### Supplied material ###

<file path="config.mk">
export PLATFORM = sky130hd
export DESIGN_NAME = muldiv_unit_flat
export DESIGN_NICKNAME = d
export VERILOG_FILES = /design/src/rtl/muldiv_unit_pkg.sv /design/src/rtl/muldiv_unit_if.sv /design/src/rtl/muldiv_unit.sv /design/src/flat_wrapper.sv
export SDC_FILE = /design/constraint.sdc
export NUM_CORES = 1
export LEC_CHECK = 0
export BUFFER_PORTS_ARGS = -buffer_cell sky130_fd_sc_hd__buf_2
export CAP_MARGIN = 30
export CORE_MARGIN = 3
export CORE_UTILIZATION = 38
export DETAILED_ROUTE_END_ITERATION = 8
export GPL_ROUTABILITY_DRIVEN = 0
export PLACE_DENSITY = 0.65
export SYNTH_ARGS = -nofsm -noshare
export SYNTH_HDL_FRONTEND = slang
export SYNTH_SLANG_ARGS = --single-unit
</file>
<file path="constraint.sdc">
create_clock -name CLK -period 6 [get_ports CLK]
set_clock_uncertainty 0.1 [all_clocks]
set_input_delay 0.6 -clock CLK [delete_from_list [all_inputs] [get_ports CLK]]
set_output_delay 0.6 -clock CLK [all_outputs]
set_load 0.03 [all_outputs]
</file>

###

▸ **Assignment**
A verbatim copy of every entry is required.

▸ **Task response**
<file path="config.mk">
export PLATFORM = sky130hd
export DESIGN_NAME = muldiv_unit_flat
export DESIGN_NICKNAME = d
export VERILOG_FILES = /design/src/rtl/muldiv_unit_pkg.sv /design/src/rtl/muldiv_unit_if.sv /design/src/rtl/muldiv_unit.sv /design/src/flat_wrapper.sv
export SDC_FILE = /design/constraint.sdc
export NUM_CORES = 1
export LEC_CHECK = 0
export BUFFER_PORTS_ARGS = -buffer_cell sky130_fd_sc_hd__buf_2
export CAP_MARGIN = 30
export CORE_MARGIN = 3
export CORE_UTILIZATION = 38
export DETAILED_ROUTE_END_ITERATION = 8
export GPL_ROUTABILITY_DRIVEN = 0
export PLACE_DENSITY = 0.65
export SYNTH_ARGS = -nofsm -noshare
export SYNTH_HDL_FRONTEND = slang
export SYNTH_SLANG_ARGS = --single-unit
</file>
<file path="constraint.sdc">
create_clock -name CLK -period 6 [get_ports CLK]
set_clock_uncertainty 0.1 [all_clocks]
set_input_delay 0.6 -clock CLK [delete_from_list [all_inputs] [get_ports CLK]]
set_output_delay 0.6 -clock CLK [all_outputs]
set_load 0.03 [all_outputs]
</file>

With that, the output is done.